# What you need to do
Where a line of the entries holds the string "shown", copy that line.

Stored data:
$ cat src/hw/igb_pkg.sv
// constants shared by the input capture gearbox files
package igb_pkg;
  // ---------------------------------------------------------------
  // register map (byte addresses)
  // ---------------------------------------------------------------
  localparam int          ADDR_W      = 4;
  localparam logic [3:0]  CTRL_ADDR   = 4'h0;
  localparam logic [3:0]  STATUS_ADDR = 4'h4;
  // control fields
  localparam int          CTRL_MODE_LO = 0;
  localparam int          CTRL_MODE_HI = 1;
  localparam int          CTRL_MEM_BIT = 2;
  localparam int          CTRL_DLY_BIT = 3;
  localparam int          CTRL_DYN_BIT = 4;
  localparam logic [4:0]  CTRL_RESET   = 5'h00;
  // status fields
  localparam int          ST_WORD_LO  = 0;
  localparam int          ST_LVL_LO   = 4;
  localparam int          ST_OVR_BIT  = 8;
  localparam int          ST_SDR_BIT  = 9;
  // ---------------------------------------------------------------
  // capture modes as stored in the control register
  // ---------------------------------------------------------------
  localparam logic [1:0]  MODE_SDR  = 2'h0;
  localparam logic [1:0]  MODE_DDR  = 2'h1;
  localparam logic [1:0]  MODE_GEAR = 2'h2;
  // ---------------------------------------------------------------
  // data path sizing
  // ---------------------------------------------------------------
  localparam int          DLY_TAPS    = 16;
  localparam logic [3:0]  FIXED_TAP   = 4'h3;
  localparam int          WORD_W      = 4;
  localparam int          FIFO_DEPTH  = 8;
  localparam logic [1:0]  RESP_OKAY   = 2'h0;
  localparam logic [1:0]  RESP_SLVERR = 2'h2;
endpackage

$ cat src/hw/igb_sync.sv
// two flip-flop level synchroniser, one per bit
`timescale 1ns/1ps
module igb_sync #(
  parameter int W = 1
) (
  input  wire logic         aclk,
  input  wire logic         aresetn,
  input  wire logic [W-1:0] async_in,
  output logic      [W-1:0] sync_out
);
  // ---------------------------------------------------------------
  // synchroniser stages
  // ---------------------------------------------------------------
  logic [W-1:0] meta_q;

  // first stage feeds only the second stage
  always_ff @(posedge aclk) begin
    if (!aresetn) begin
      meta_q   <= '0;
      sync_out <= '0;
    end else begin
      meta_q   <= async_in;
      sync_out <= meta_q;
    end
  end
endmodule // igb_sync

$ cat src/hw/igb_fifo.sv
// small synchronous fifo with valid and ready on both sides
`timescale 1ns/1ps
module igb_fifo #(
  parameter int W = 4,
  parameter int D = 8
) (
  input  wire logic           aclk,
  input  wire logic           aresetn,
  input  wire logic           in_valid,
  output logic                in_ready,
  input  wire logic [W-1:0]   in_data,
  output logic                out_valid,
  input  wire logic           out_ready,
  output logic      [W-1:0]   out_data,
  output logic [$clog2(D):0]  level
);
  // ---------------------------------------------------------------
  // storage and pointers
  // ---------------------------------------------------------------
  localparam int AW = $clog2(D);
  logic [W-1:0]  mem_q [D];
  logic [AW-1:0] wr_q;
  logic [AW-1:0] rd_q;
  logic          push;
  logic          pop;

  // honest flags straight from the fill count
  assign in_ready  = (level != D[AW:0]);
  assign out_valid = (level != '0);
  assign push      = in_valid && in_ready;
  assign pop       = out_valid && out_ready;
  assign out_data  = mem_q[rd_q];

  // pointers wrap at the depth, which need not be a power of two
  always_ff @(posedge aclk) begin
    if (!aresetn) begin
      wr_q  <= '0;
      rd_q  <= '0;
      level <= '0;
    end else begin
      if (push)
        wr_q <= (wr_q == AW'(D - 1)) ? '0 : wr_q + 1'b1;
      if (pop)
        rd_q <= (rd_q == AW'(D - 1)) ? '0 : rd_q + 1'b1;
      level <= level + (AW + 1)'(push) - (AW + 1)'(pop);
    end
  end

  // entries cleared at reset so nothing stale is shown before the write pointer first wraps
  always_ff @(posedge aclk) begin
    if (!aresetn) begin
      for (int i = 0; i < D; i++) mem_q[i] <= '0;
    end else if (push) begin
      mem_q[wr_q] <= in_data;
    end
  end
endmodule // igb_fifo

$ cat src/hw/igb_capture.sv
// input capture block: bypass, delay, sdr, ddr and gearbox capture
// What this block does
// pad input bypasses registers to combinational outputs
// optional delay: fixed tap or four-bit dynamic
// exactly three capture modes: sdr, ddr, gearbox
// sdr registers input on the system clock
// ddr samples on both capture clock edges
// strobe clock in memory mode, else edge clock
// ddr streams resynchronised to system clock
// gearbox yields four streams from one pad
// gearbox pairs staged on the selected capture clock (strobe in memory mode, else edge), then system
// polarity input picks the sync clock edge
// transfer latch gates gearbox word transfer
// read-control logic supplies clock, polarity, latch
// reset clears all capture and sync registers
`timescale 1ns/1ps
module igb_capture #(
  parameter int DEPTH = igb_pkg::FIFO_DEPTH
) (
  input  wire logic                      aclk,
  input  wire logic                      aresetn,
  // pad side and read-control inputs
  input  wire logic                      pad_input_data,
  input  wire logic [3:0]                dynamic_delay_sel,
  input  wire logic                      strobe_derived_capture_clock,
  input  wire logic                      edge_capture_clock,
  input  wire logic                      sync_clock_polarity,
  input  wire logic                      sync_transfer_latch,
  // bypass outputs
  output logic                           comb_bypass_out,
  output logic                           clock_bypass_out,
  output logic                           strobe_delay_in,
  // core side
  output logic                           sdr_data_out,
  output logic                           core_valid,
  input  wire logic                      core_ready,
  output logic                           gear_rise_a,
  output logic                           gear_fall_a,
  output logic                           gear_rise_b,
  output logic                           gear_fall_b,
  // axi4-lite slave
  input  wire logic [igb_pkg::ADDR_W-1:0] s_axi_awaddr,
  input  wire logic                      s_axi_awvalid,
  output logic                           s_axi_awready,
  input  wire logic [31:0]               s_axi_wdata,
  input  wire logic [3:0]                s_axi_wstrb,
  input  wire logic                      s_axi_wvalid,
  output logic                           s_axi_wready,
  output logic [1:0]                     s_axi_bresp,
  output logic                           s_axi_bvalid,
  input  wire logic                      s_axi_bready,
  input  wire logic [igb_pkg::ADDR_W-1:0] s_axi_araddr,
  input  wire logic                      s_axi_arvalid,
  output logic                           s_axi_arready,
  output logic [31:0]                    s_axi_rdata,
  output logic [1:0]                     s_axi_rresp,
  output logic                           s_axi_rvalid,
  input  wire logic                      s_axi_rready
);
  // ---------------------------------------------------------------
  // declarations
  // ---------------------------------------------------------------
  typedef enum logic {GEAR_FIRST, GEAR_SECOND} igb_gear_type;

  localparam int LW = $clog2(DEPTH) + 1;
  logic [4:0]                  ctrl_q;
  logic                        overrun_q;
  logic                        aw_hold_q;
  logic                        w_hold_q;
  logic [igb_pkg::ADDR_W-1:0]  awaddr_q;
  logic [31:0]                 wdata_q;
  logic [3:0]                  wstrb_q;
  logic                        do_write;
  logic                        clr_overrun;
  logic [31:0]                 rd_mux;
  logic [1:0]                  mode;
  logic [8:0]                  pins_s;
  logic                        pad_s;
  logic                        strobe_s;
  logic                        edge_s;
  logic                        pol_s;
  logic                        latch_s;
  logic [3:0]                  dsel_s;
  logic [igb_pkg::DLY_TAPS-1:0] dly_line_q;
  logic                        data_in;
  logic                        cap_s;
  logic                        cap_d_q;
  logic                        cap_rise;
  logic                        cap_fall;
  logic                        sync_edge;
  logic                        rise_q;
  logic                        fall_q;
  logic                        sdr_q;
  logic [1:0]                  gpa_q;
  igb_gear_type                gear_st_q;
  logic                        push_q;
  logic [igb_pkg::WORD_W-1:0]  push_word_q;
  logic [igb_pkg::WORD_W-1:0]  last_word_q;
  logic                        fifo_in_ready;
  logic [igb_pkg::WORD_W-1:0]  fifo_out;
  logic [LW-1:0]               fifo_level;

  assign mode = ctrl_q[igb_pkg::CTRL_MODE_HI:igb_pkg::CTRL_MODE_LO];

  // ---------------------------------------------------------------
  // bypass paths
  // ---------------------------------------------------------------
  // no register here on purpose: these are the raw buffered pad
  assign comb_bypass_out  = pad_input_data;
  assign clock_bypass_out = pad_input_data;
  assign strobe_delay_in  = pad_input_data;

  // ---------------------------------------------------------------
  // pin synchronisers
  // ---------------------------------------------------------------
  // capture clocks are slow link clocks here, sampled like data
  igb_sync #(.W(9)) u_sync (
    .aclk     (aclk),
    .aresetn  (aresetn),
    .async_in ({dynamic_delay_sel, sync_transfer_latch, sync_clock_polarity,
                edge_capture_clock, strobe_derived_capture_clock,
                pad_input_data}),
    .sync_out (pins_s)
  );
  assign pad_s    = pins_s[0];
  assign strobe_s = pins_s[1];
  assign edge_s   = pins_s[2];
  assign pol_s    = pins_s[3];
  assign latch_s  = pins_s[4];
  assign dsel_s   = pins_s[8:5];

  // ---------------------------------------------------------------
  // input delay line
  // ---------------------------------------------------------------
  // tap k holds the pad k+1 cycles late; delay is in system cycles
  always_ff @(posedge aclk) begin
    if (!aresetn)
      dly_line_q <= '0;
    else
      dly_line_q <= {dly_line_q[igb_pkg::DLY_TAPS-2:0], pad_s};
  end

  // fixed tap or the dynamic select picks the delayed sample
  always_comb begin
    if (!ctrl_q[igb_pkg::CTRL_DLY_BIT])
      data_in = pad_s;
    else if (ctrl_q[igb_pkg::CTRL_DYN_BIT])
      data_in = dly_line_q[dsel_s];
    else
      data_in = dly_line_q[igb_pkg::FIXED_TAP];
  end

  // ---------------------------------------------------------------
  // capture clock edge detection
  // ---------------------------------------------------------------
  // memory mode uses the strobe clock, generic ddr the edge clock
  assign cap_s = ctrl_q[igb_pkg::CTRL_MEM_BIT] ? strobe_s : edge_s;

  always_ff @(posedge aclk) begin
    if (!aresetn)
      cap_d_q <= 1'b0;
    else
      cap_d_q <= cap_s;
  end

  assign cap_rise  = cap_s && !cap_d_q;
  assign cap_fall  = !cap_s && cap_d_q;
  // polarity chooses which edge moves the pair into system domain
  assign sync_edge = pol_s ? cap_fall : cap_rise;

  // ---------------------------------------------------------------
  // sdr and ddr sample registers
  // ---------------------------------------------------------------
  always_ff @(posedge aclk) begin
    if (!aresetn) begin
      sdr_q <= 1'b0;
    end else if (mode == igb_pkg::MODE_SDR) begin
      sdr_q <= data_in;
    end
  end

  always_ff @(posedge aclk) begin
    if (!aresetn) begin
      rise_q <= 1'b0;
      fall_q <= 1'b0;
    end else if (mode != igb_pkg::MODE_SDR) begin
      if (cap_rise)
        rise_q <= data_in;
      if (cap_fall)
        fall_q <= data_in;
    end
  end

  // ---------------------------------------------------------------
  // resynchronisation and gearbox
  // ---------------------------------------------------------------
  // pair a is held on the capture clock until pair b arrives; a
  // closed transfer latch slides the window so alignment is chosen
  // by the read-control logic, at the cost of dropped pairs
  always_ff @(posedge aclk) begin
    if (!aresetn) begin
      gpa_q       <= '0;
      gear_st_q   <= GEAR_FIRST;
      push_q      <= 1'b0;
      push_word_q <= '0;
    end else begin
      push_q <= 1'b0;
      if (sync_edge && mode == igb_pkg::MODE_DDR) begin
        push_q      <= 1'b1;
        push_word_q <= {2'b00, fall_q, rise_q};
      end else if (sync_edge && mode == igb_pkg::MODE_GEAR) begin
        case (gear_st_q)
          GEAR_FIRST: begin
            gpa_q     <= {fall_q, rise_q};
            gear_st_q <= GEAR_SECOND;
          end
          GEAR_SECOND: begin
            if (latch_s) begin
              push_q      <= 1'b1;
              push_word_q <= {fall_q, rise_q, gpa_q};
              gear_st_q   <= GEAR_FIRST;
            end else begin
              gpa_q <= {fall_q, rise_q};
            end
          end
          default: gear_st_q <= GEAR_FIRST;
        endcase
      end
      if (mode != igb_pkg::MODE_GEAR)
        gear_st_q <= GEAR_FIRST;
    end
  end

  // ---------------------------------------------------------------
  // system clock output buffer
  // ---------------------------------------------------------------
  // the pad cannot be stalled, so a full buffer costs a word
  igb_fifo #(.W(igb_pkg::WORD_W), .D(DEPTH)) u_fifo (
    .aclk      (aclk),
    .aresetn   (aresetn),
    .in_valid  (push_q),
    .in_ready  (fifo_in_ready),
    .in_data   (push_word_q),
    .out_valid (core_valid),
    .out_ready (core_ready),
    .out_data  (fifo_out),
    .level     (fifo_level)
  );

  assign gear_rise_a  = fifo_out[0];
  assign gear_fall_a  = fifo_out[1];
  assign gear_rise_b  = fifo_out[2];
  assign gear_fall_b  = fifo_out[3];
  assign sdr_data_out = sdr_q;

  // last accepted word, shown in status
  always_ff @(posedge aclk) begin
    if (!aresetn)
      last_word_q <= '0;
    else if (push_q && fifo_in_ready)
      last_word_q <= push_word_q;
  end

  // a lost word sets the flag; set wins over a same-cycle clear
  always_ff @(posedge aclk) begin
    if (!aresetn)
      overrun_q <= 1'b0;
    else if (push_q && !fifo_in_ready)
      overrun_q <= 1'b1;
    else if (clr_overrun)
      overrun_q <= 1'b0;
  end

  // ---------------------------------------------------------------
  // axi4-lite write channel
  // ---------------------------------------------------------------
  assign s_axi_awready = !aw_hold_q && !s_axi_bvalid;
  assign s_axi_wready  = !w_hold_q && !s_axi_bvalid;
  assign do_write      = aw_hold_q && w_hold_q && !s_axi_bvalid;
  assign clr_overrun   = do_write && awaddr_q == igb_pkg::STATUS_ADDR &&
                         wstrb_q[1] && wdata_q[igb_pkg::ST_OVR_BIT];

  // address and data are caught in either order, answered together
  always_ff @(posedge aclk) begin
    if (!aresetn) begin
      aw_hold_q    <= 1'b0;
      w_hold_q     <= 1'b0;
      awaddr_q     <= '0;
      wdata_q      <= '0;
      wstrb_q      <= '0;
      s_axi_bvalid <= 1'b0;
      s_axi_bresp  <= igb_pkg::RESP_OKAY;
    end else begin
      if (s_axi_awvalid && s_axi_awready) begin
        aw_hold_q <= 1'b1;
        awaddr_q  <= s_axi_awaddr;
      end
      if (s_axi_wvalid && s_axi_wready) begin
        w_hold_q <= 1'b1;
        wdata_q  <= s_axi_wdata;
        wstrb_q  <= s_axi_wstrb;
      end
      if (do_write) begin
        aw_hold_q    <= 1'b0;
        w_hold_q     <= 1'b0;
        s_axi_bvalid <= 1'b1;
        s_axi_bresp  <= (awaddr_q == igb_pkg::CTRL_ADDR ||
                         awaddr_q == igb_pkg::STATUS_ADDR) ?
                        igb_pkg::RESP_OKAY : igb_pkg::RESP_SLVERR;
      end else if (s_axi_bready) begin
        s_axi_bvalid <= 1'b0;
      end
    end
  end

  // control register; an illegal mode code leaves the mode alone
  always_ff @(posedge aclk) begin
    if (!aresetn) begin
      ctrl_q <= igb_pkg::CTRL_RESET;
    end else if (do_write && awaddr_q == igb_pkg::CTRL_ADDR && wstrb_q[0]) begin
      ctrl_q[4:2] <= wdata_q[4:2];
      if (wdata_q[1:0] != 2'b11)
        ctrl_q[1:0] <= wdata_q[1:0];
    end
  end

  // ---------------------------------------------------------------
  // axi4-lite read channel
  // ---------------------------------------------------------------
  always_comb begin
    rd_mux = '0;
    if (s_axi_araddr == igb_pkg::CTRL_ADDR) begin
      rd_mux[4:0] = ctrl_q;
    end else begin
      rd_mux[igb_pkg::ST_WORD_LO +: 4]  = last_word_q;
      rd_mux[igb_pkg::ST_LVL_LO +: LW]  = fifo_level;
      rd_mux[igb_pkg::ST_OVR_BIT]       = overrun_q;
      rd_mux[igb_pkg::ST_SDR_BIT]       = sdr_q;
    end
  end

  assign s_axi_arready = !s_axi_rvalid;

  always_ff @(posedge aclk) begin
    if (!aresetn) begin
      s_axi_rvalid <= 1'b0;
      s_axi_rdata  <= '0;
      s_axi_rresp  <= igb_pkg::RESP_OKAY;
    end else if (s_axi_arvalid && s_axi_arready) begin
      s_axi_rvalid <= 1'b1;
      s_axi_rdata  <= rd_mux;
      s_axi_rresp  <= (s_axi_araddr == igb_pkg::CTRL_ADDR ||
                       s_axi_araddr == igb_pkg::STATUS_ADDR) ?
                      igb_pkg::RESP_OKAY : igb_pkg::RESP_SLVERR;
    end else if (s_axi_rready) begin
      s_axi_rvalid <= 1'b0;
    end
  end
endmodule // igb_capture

# Your response
  // entries cleared at reset so nothing stale is shown before the write pointer first wraps
  // last accepted word, shown in status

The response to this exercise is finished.